Could you return the lines below exactly, from the first line up to and including the line that holds "export SLEW_MARGIN = 10"?

START PROVIDED DATA

==> config.mk <==
export PLATFORM = sky130hd
export DESIGN_NAME = rc_satellite_frame_decoder_core
export DESIGN_NICKNAME = d
export VERILOG_FILES = /design/src/sv/rcsfd_pkg.sv /design/src/sv/rcsfd_front.sv /design/src/sv/rcsfd_queue.sv /design/src/sv/rcsfd_back.sv /design/src/sv/rc_satellite_frame_decoder_core.sv
export SDC_FILE = /design/constraint.sdc
export NUM_CORES = 1
export LEC_CHECK = 0
export BUFFER_PORTS_ARGS = -buffer_cell sky130_fd_sc_hd__buf_2
export CAP_MARGIN = 20
export CORE_UTILIZATION = 45
export CTS_CLUSTER_DIAMETER = 150
export DETAILED_ROUTE_END_ITERATION = 10
export HOLD_SLACK_MARGIN = 0.06
export PLACE_DENSITY_LB_ADDON = 0.12
export SLEW_MARGIN = 10
export SYNTH_ARGS = -nofsm -noshare
export SYNTH_HDL_FRONTEND = slang
export SYNTH_HIERARCHICAL = 1
export SYNTH_SLANG_ARGS = --single-unit
==> constraint.sdc <==
create_clock -name clk -period 16.5 [get_ports clk]
set_input_delay 1.65 -clock clk [delete_from_list [all_inputs] [get_ports clk]]
set_output_delay 1.65 -clock clk [all_outputs]
set_load 0.02 [all_outputs]
==> src/sv/rcsfd_pkg.sv <==
`timescale 1ns / 1ps

package rcsfd_pkg;

	// buffer geometry
	localparam int BUF_BYTES    = 32;
	localparam int NUM_CHANNELS = 8;
	localparam int IDX_W        = $clog2(BUF_BYTES + 1);
	localparam int ADDR_W       = $clog2(BUF_BYTES);
	localparam int NUM_WORDS    = BUF_BYTES / 2;
	localparam int WORD_AW      = $clog2(NUM_WORDS);
	localparam int CH_AW        = $clog2(NUM_CHANNELS);
	localparam int CHAN_W       = 12;

	// decode walk over words 1..15, word 8 skipped
	localparam int WALK_W = 4;
	localparam logic [WALK_W-1:0] FIRST_WORD = 4'd1;
	localparam logic [WALK_W-1:0] SKIP_WORD  = 4'd8;
	localparam logic [WALK_W-1:0] LAST_WORD  = 4'd15;

	// command queue between front and back
	localparam int Q_DEPTH = 2;
	localparam int Q_AW    = $clog2(Q_DEPTH);
	localparam int Q_CW    = $clog2(Q_DEPTH + 1);

	// configuration
	localparam int CFG_IDX_W  = 2;
	localparam int CFG_DATA_W = 20;
	localparam logic [CFG_IDX_W-1:0] CFG_FRAME_GAP  = 2'd0;
	localparam logic [CFG_IDX_W-1:0] CFG_LINK_TMO   = 2'd1;
	localparam logic [CFG_IDX_W-1:0] CFG_MIN_BYTES  = 2'd2;
	localparam logic [15:0] FRAME_GAP_RST = 16'd5000;
	localparam logic [19:0] LINK_TMO_RST  = 20'd50000;
	localparam logic [5:0]  MIN_BYTES_RST = 6'd31;

	// item modes
	localparam logic MODE_BYTE = 1'b0;
	localparam logic MODE_POLL = 1'b1;

	typedef struct packed {
		logic        mode;
		logic [7:0]  data_byte;
		logic [31:0] now_us;
	} item_t;

	typedef struct packed {
		logic [CHAN_W-1:0] chan_0;
		logic [CHAN_W-1:0] chan_1;
		logic [CHAN_W-1:0] chan_2;
		logic [CHAN_W-1:0] chan_3;
		logic [CHAN_W-1:0] chan_4;
		logic [CHAN_W-1:0] chan_5;
		logic [CHAN_W-1:0] chan_6;
		logic [CHAN_W-1:0] chan_7;
		logic [7:0]        link_count;
		logic              frame_decoded;
	} result_t;

	// what the front hands to the back for one item
	typedef struct packed {
		logic              store;
		logic [ADDR_W-1:0] addr;
		logic [7:0]        data;
		logic              decode;
		logic [7:0]        link_count;
	} cmd_t;

	typedef struct packed {
		logic              hit;
		logic [CH_AW-1:0]  chan;
		logic [CHAN_W-1:0] value;
	} word_map_t;

	// word range to channel and offset, both bounds exclusive
	function automatic word_map_t map_word(logic [15:0] w);
		word_map_t m;
		m.hit   = 1'b0;
		m.chan  = '0;
		m.value = '0;
		if (w > 16'd0 && w < 16'd1024) begin
			m.hit = 1'b1; m.chan = 3'd2; m.value = CHAN_W'(w + 16'd988);
		end
		if (w > 16'd1024 && w < 16'd2048) begin
			m.hit = 1'b1; m.chan = 3'd0; m.value = CHAN_W'(w - 16'd12);
		end
		if (w > 16'd2048 && w < 16'd3072) begin
			m.hit = 1'b1; m.chan = 3'd1; m.value = CHAN_W'(w - 16'd1036);
		end
		if (w > 16'd3072 && w < 16'd4096) begin
			m.hit = 1'b1; m.chan = 3'd3; m.value = CHAN_W'(w - 16'd2060);
		end
		if (w > 16'd4096 && w < 16'd5120) begin
			m.hit = 1'b1; m.chan = 3'd4; m.value = CHAN_W'(w - 16'd3084);
		end
		if (w > 16'd5120 && w < 16'd6144) begin
			m.hit = 1'b1; m.chan = 3'd5; m.value = CHAN_W'(w - 16'd4108);
		end
		if (w > 16'd7168 && w < 16'd8192) begin
			m.hit = 1'b1; m.chan = 3'd6; m.value = CHAN_W'(w - 16'd6156);
		end
		if (w > 16'd8192 && w < 16'd9216) begin
			m.hit = 1'b1; m.chan = 3'd7; m.value = CHAN_W'(w - 16'd7180);
		end
		return m;
	endfunction

endpackage

==> src/sv/rcsfd_front.sv <==
`timescale 1ns / 1ps

module rcsfd_front (
	input  logic                               clk,
	input  logic                               arst_n,
	input  logic                               cfg_valid,
	output logic                               cfg_ready,
	input  logic [rcsfd_pkg::CFG_IDX_W-1:0]    cfg_index,
	input  logic [rcsfd_pkg::CFG_DATA_W-1:0]   cfg_data,
	input  logic                               item_valid,
	output logic                               item_stall,
	input  rcsfd_pkg::item_t                   item,
	input  logic                               q_full,
	output logic                               q_push,
	output rcsfd_pkg::cmd_t                    q_cmd
);
	import rcsfd_pkg::*;

	logic [15:0]      gap_q;
	logic [19:0]      tmo_q;
	logic [5:0]       min_q;
	logic [IDX_W-1:0] idx_q;
	logic [31:0]      last_q;
	logic [7:0]       count_q;

	logic [31:0]      gap;
	logic             gap_hit;
	logic             tmo_hit;
	logic             has_room;
	logic             do_decode;
	logic [7:0]       count_nxt;
	logic             accept;

	assign cfg_ready  = 1'b1;
	assign item_stall = q_full;
	assign accept     = item_valid && !q_full;
	assign q_push     = accept;

	always_comb begin
		gap       = item.now_us - last_q;
		gap_hit   = gap > {16'd0, gap_q};
		tmo_hit   = gap > {12'd0, tmo_q};
		has_room  = idx_q < IDX_W'(BUF_BYTES);
		do_decode = (item.mode == MODE_BYTE) && gap_hit && (idx_q >= IDX_W'(min_q));
		if (item.mode == MODE_BYTE) begin
			count_nxt = do_decode ? 8'd1 : count_q + 8'd1;
		end else begin
			count_nxt = tmo_hit ? 8'd0 : count_q;
		end
		q_cmd.store      = (item.mode == MODE_BYTE) && has_room;
		q_cmd.addr       = idx_q[ADDR_W-1:0];
		q_cmd.data       = item.data_byte;
		q_cmd.decode     = do_decode;
		q_cmd.link_count = count_nxt;
	end

	always_ff @(posedge clk or negedge arst_n) begin
		if (!arst_n) begin
			gap_q <= FRAME_GAP_RST;
			tmo_q <= LINK_TMO_RST;
			min_q <= MIN_BYTES_RST;
		end else if (cfg_valid && cfg_ready) begin
			unique case (cfg_index)
				CFG_FRAME_GAP: gap_q <= cfg_data[15:0];
				CFG_LINK_TMO:  tmo_q <= cfg_data[19:0];
				CFG_MIN_BYTES: min_q <= cfg_data[5:0];
				default: ;
			endcase
		end
	end

	always_ff @(posedge clk or negedge arst_n) begin
		if (!arst_n) begin
			idx_q   <= '0;
			last_q  <= '0;
			count_q <= '0;
		end else if (accept) begin
			count_q <= count_nxt;
			if (item.mode == MODE_BYTE) begin
				last_q <= item.now_us;
				if (do_decode) begin
					idx_q <= IDX_W'(1);
				end else if (has_room) begin
					idx_q <= idx_q + IDX_W'(1);
				end
			end
		end
	end

	a_idx_bound: assert property (@(posedge clk) disable iff (!arst_n)
		idx_q <= IDX_W'(BUF_BYTES))
		else $error("byte index past buffer end");

	a_decode_restart: assert property (@(posedge clk) disable iff (!arst_n)
		accept && do_decode |=> idx_q == IDX_W'(1) && count_q == 8'd1)
		else $error("decode did not restart byte and link counts");

endmodule

==> src/sv/rcsfd_queue.sv <==
`timescale 1ns / 1ps

module rcsfd_queue (
	input  logic            clk,
	input  logic            arst_n,
	input  logic            push,
	input  rcsfd_pkg::cmd_t push_cmd,
	output logic            full,
	input  logic            pop,
	output logic            not_empty,
	output rcsfd_pkg::cmd_t head
);
	import rcsfd_pkg::*;

	cmd_t            mem_q [Q_DEPTH];
	logic [Q_AW-1:0] wr_q;
	logic [Q_AW-1:0] rd_q;
	logic [Q_CW-1:0] cnt_q;

	assign full      = cnt_q == Q_CW'(Q_DEPTH);
	assign not_empty = cnt_q != '0;
	assign head      = mem_q[rd_q];

	always_ff @(posedge clk) begin
		if (push) begin
			mem_q[wr_q] <= push_cmd;
		end
	end

	always_ff @(posedge clk or negedge arst_n) begin
		if (!arst_n) begin
			wr_q  <= '0;
			rd_q  <= '0;
			cnt_q <= '0;
		end else begin
			if (push) begin
				wr_q <= (wr_q == Q_AW'(Q_DEPTH - 1)) ? '0 : wr_q + Q_AW'(1);
			end
			if (pop) begin
				rd_q <= (rd_q == Q_AW'(Q_DEPTH - 1)) ? '0 : rd_q + Q_AW'(1);
			end
			if (push && !pop) begin
				cnt_q <= cnt_q + Q_CW'(1);
			end else if (pop && !push) begin
				cnt_q <= cnt_q - Q_CW'(1);
			end
		end
	end

	a_no_overflow: assert property (@(posedge clk) disable iff (!arst_n)
		full |-> !push || pop)
		else $error("push into full queue");

endmodule

==> src/sv/rcsfd_back.sv <==
`timescale 1ns / 1ps

module rcsfd_back (
	input  logic               clk,
	input  logic               arst_n,
	input  logic               q_not_empty,
	input  rcsfd_pkg::cmd_t    q_head,
	output logic               q_pop,
	output logic               result_valid,
	input  logic               result_stall,
	output rcsfd_pkg::result_t result
);
	import rcsfd_pkg::*;

	typedef enum logic [2:0] {
		B_IDLE = 3'b001,
		B_WALK = 3'b010,
		B_DONE = 3'b100
	} back_state_t;

	back_state_t       state_q;
	logic [15:0]       words_q [NUM_WORDS];
	logic [CHAN_W-1:0] chan_q  [NUM_CHANNELS];
	logic [WALK_W-1:0] walk_q;
	logic [7:0]        lc_q;
	logic              res_valid_q;
	result_t           res_q;

	logic              out_free;
	logic              load;
	logic              load_decoded;
	logic [7:0]        load_count;
	logic [15:0]       word_rd;
	word_map_t         wmap;

	assign out_free     = !res_valid_q || !result_stall;
	assign q_pop        = (state_q == B_IDLE) && q_not_empty && (q_head.decode || out_free);
	assign load         = ((state_q == B_IDLE) && q_pop && !q_head.decode)
	                   || ((state_q == B_DONE) && out_free);
	assign load_decoded = state_q == B_DONE;
	assign load_count   = (state_q == B_DONE) ? lc_q : q_head.link_count;
	assign word_rd      = words_q[WORD_AW'(walk_q)];
	assign wmap         = map_word(word_rd);
	assign result_valid = res_valid_q;
	assign result       = res_q;

	always_ff @(posedge clk or negedge arst_n) begin
		if (!arst_n) begin
			state_q <= B_IDLE;
			walk_q  <= FIRST_WORD;
		end else begin
			unique case (state_q)
				B_IDLE: begin
					if (q_pop && q_head.decode) begin
						state_q <= B_WALK;
						walk_q  <= FIRST_WORD;
					end
				end
				B_WALK: begin
					if (walk_q == LAST_WORD) begin
						state_q <= B_DONE;
					end else begin
						walk_q <= walk_q + WALK_W'(1);
					end
				end
				B_DONE: begin
					if (out_free) begin
						state_q <= B_IDLE;
					end
				end
				default: state_q <= B_IDLE;
			endcase
		end
	end

	// byte 2i is the high half of word i
	always_ff @(posedge clk or negedge arst_n) begin
		if (!arst_n) begin
			for (int i = 0; i < NUM_WORDS; i++) begin
				words_q[i] <= '0;
			end
		end else if (q_pop && q_head.store) begin
			if (q_head.addr[0]) begin
				words_q[q_head.addr[ADDR_W-1:1]][7:0] <= q_head.data;
			end else begin
				words_q[q_head.addr[ADDR_W-1:1]][15:8] <= q_head.data;
			end
		end
	end

	always_ff @(posedge clk or negedge arst_n) begin
		if (!arst_n) begin
			for (int i = 0; i < NUM_CHANNELS; i++) begin
				chan_q[i] <= '0;
			end
		end else if (state_q == B_WALK && walk_q != SKIP_WORD && wmap.hit) begin
			chan_q[wmap.chan] <= wmap.value;
		end
	end

	always_ff @(posedge clk) begin
		if (q_pop && q_head.decode) begin
			lc_q <= q_head.link_count;
		end
		if (load) begin
			res_q.chan_0        <= chan_q[0];
			res_q.chan_1        <= chan_q[1];
			res_q.chan_2        <= chan_q[2];
			res_q.chan_3        <= chan_q[3];
			res_q.chan_4        <= chan_q[4];
			res_q.chan_5        <= chan_q[5];
			res_q.chan_6        <= chan_q[6];
			res_q.chan_7        <= chan_q[7];
			res_q.link_count    <= load_count;
			res_q.frame_decoded <= load_decoded;
		end
	end

	always_ff @(posedge clk or negedge arst_n) begin
		if (!arst_n) begin
			res_valid_q <= 1'b0;
		end else if (load) begin
			res_valid_q <= 1'b1;
		end else if (!result_stall) begin
			res_valid_q <= 1'b0;
		end
	end

	a_done_after_walk: assert property (@(posedge clk) disable iff (!arst_n)
		state_q == B_DONE |-> walk_q == LAST_WORD)
		else $error("decode finished before last word");

	a_no_pop_busy: assert property (@(posedge clk) disable iff (!arst_n)
		state_q == B_WALK |=> !(state_q == B_IDLE && $past(q_pop)))
		else $error("command taken during decode walk");

endmodule

==> src/sv/rc_satellite_frame_decoder_core.sv <==
`timescale 1ns / 1ps

// channel | handshake                     | payload
// item    | item_valid / item_stall       | item (mode, data_byte, now_us)
// result  | result_valid / result_stall   | result (chan_0..chan_7, link_count, frame_decoded)
// cfg     | cfg_valid / cfg_ready         | cfg_index, cfg_data
//
// a poll or a non-decoding byte is popped by the back end and loaded straight into the output register
// a decoding byte goes through pop, 15 word steps through the buffer read port, then hand-off
// the front takes an item each cycle while the 2-entry command queue has room
// reset clears buffer, channels, counters and config to defaults at once, no sweep
// a stalled result holds back the next non-decode pop; a decode walk still starts and
// waits in its done state until the output register is free

module rc_satellite_frame_decoder_core (
	input  logic                             clk,
	input  logic                             arst_n,
	input  logic                             cfg_valid,
	output logic                             cfg_ready,
	input  logic [rcsfd_pkg::CFG_IDX_W-1:0]  cfg_index,
	input  logic [rcsfd_pkg::CFG_DATA_W-1:0] cfg_data,
	input  logic                             item_valid,
	output logic                             item_stall,
	input  rcsfd_pkg::item_t                 item,
	output logic                             result_valid,
	input  logic                             result_stall,
	output rcsfd_pkg::result_t               result
);
	import rcsfd_pkg::*;

	// front to queue
	logic q_full;
	logic q_push;
	cmd_t q_cmd;

	// queue to back
	logic q_pop;
	logic q_not_empty;
	cmd_t q_head;

	// front: config registers, timing compare, byte index and link count
	rcsfd_front u_front (
		.clk        (clk),
		.arst_n     (arst_n),
		.cfg_valid  (cfg_valid),
		.cfg_ready  (cfg_ready),
		.cfg_index  (cfg_index),
		.cfg_data   (cfg_data),
		.item_valid (item_valid),
		.item_stall (item_stall),
		.item       (item),
		.q_full     (q_full),
		.q_push     (q_push),
		.q_cmd      (q_cmd)
	);

	// short command queue so the front keeps taking bytes during a decode until the queue fills
	rcsfd_queue u_queue (
		.clk       (clk),
		.arst_n    (arst_n),
		.push      (q_push),
		.push_cmd  (q_cmd),
		.full      (q_full),
		.pop       (q_pop),
		.not_empty (q_not_empty),
		.head      (q_head)
	);

	// back: frame buffer, decode walk, channel values, output register
	rcsfd_back u_back (
		.clk          (clk),
		.arst_n       (arst_n),
		.q_not_empty  (q_not_empty),
		.q_head       (q_head),
		.q_pop        (q_pop),
		.result_valid (result_valid),
		.result_stall (result_stall),
		.result       (result)
	);

	// a decode always restarts the link count, so a decode result reports one byte
	a_decode_count: assert property (@(posedge clk) disable iff (!arst_n)
		result_valid && result.frame_decoded |-> result.link_count == 8'd1)
		else $error("decode result with wrong link count");

endmodule
# Word level (Yosys, flattened, before mapping)
# Memories as Yosys holds them, arrays and structs flattened.
# Cells that the tools add are included.
dict set report word_totals {
  latch_bits 0
  word_cells 194
  register_bits 565
  input_bits 68
  memories 1
  output_inout_bits 108
  rom_bits 0
  ramBits 46
}
dict set report classes {
  eq_ne 13
  bitwise 4
  n_div 0
  n_shift 0
  n_reduce_logical 46
  mul 0
  order_cmp 25
  addsub 16
  n_mux 42
}
# name words word_bits read_ports rd_clocked_by_memory_dff write_ports line
set mem_list {}
lappend mem_list {u_queue.mem_q 2 23 1 0 1 rcsfd_queue.sv:15} ;# cmd_t mem_q [Q_DEPTH];
# operator count
set ops {}
lappend ops {{bitwise mux 256 bit} 2}
lappend ops {{2-to-1 mux 256 bit} 1}
lappend ops {{2-to-1 mux 16 bit} 11}
lappend ops {{demux 16 bit (select 4 bit)} 2}
lappend ops {{bitwise mux 96 bit} 1}
lappend ops {{binary-select mux 16 bit (select 4 bit)} 1}
lappend ops {{> comparator 16 x 13 -> 1 bit (second input constant)} 3}
lappend ops {{less-than comparator 16 x 13 -> 1 bit (second input constant)} 3}
lappend ops {{subtractor 12 bit (second input constant)} 4}
lappend ops {{2-to-1 mux 8 bit} 5}
lappend ops {{demux 12 bit (select 3 bit)} 1}
lappend ops {{> comparator 16 x 12 -> 1 bit (second input constant)} 2}
lappend ops {{> comparator 32 x 16 -> 1 bit} 1}
lappend ops {{> comparator 32 x 20 -> 1 bit} 1}
lappend ops {{less-than comparator 16 x 12 -> 1 bit (second input constant)} 2}
lappend ops {{less-than comparator 16 x 14 -> 1 bit (second input constant)} 2}
lappend ops {{subtractor 32 bit} 1}
lappend ops {{logical AND 1 bit} 25}
lappend ops {{subtractor 12 x 4 -> 12 bit (second input constant)} 2}
lappend ops {{> comparator 16 x 1 -> 1 bit (second input constant)} 1}
lappend ops {{> comparator 16 x 11 -> 1 bit (second input constant)} 1}
lappend ops {{> comparator 16 x 14 -> 1 bit (second input constant)} 1}
lappend ops {{less-than comparator 16 x 11 -> 1 bit (second input constant)} 1}
lappend ops {{adder 12 x 10 -> 12 bit (second input constant)} 1}
lappend ops {{39 further kinds} 71}

# Logic depth before layout (Yosys ltp)
dict set report logic_depth {
  ltp_word 20
  ltp_mapped 21
  mapped_depth_nobuf 20
}

# Modules after synthesis
# The synthesis kept the hierarchy.
# mod instances seq_area_each_um2 area_per_inst_um2 cells_each
set modules_own_cells {}
lappend modules_own_cells {rcsfd_back 1 12404.4 20144.3 1301}
lappend modules_own_cells {rcsfd_front 1 2222.1 7156.9 847}
lappend modules_own_cells {rcsfd_queue 1 1481.4 1951.9 88}

# Worst setup path after synthesis
# No wires, ideal clock.
dict set report synth_path {
  kind {input port to flip-flop}
  from {in result_stall}
  to {reg u_back.res_q, in the netlist u_back/result[0], enable pin}
  t_arrival_ns 6.736
  path_buffers 0
  setup_time_ns 0.603
  required_ns 15.897
  cell_stages 1
  setup_slack_ns 9.161
  cell_sequence {a21oi_1}
}
dict set report synth_between {
  elab_chain_cells 7
  word_cells_on_any_way 8
  cone_classes {8 x reduce/logical}
}
# item line
set synth_rtl {}
lappend synth_rtl {{start: declaration} rc_satellite_frame_decoder_core.sv:26} ;# input logic result_stall,
lappend synth_rtl {{zero test 1 bit *} rcsfd_back.sv:36} ;# assign out_free = !res_valid_q || !result_stall;
lappend synth_rtl {{logical OR 1 bit *} rcsfd_back.sv:36}
lappend synth_rtl {{logical OR 1 bit} rcsfd_back.sv:37} ;# assign q_pop = (state_q == B_IDLE) && q_not_empty && (q_head.decode || out_free);
lappend synth_rtl {{logical AND 1 bit} rcsfd_back.sv:37}
lappend synth_rtl {{logical AND 1 bit (2 in a row)} rcsfd_back.sv:38} ;# assign load = ((state_q == B_IDLE) && q_pop && !q_head.decode)
lappend synth_rtl {{logical OR 1 bit *} rcsfd_back.sv:39} ;# || ((state_q == B_DONE) && out_free);
lappend synth_rtl {{end: declaration} rcsfd_back.sv:27} ;# result_t res_q;
# Mark *: on every way between the ends. The rest lies on a longest branch, timed or not.
# A chain may end at the register's enable or synchronous reset.

# Worst setup path after layout
dict set report layout_path {
  from {reg u_back.walk_q[0]}
  to {reg u_back/chan_q[9] (netlist name)}
}
dict set report layout_between {
  elab_chain_cells 20
  word_cells_on_any_way 54
  cone_classes {8 x add/sub; 18 x order compare; 1 x eq/ne; 14 x mux; 2 x bitwise; 11 x reduce/logical}
}
# item line
set layout_rtl {}
lappend layout_rtl {{start: declaration} rcsfd_back.sv:24} ;# logic [WALK_W-1:0] walk_q;
lappend layout_rtl {{start signal: assignment} rcsfd_back.sv:63} ;# walk_q <= walk_q + WALK_W'(1);
lappend layout_rtl {{NOT 4 -> 5 bit (implied by the code)} rcsfd_back.sv:42} ;# assign word_rd = words_q[WORD_AW'(walk_q)];
lappend layout_rtl {{binary-select mux 16 bit (select 4 bit)} rcsfd_back.sv:42}
lappend layout_rtl {{2-to-1 mux 16 bit (implied by the code) (2 in a row)} rcsfd_back.sv:42}
lappend layout_rtl {{> comparator 16 x 1 -> 1 bit / less-than comparator 16 x 11 -> 1 bit (equally long branches)} rcsfd_pkg.sv:80} ;# if (w > 16'd0 && w < 16'd1024) begin
lappend layout_rtl {{logical AND 1 bit} rcsfd_pkg.sv:80}
lappend layout_rtl {{2-to-1 mux 16 bit} rcsfd_pkg.sv:80}
lappend layout_rtl {{2-to-1 mux 16 bit} rcsfd_pkg.sv:83} ;# if (w > 16'd1024 && w < 16'd2048) begin
lappend layout_rtl {{2-to-1 mux 16 bit} rcsfd_pkg.sv:86} ;# if (w > 16'd2048 && w < 16'd3072) begin
lappend layout_rtl {{[... 3 more ...]} n/a}
lappend layout_rtl {{2-to-1 mux 16 bit} rcsfd_pkg.sv:98} ;# if (w > 16'd7168 && w < 16'd8192) begin
lappend layout_rtl {{2-to-1 mux 16 bit} rcsfd_pkg.sv:101} ;# if (w > 16'd8192 && w < 16'd9216) begin
lappend layout_rtl {{NOT 3 -> 4 bit (implied by the code)} rcsfd_back.sv:97} ;# chan_q[wmap.chan] <= wmap.value;
lappend layout_rtl {{greater-or-equal comparator 4 bit (implied by the code) / less-than comparator 4 x 1 -> 1 bit (equally long branches)} rcsfd_back.sv:97}
lappend layout_rtl {{logical AND 1 bit (implied by the code)} rcsfd_back.sv:97}
lappend layout_rtl {{2-to-1 mux 12 bit (implied by the code)} rcsfd_back.sv:97}
lappend layout_rtl {{demux 12 bit (select 3 bit)} rcsfd_back.sv:97}
lappend layout_rtl {{bitwise mux 96 bit} rcsfd_back.sv:97}
lappend layout_rtl {{end signal: indexed assignment} rcsfd_back.sv:97}
lappend layout_rtl {{end: declaration} rcsfd_back.sv:23} ;# logic [CHAN_W-1:0] chan_q [NUM_CHANNELS];
# Parallel ways exist; a longest one is shown, timed or not. The select of a mux whose other input is x is not followed.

END PROVIDED DATA

#### [EXERCISE RESPONSE]
==> config.mk <==
export PLATFORM = sky130hd
export DESIGN_NAME = rc_satellite_frame_decoder_core
export DESIGN_NICKNAME = d
export VERILOG_FILES = /design/src/sv/rcsfd_pkg.sv /design/src/sv/rcsfd_front.sv /design/src/sv/rcsfd_queue.sv /design/src/sv/rcsfd_back.sv /design/src/sv/rc_satellite_frame_decoder_core.sv
export SDC_FILE = /design/constraint.sdc
export NUM_CORES = 1
export LEC_CHECK = 0
export BUFFER_PORTS_ARGS = -buffer_cell sky130_fd_sc_hd__buf_2
export CAP_MARGIN = 20
export CORE_UTILIZATION = 45
export CTS_CLUSTER_DIAMETER = 150
export DETAILED_ROUTE_END_ITERATION = 10
export HOLD_SLACK_MARGIN = 0.06
export PLACE_DENSITY_LB_ADDON = 0.12
export SLEW_MARGIN = 10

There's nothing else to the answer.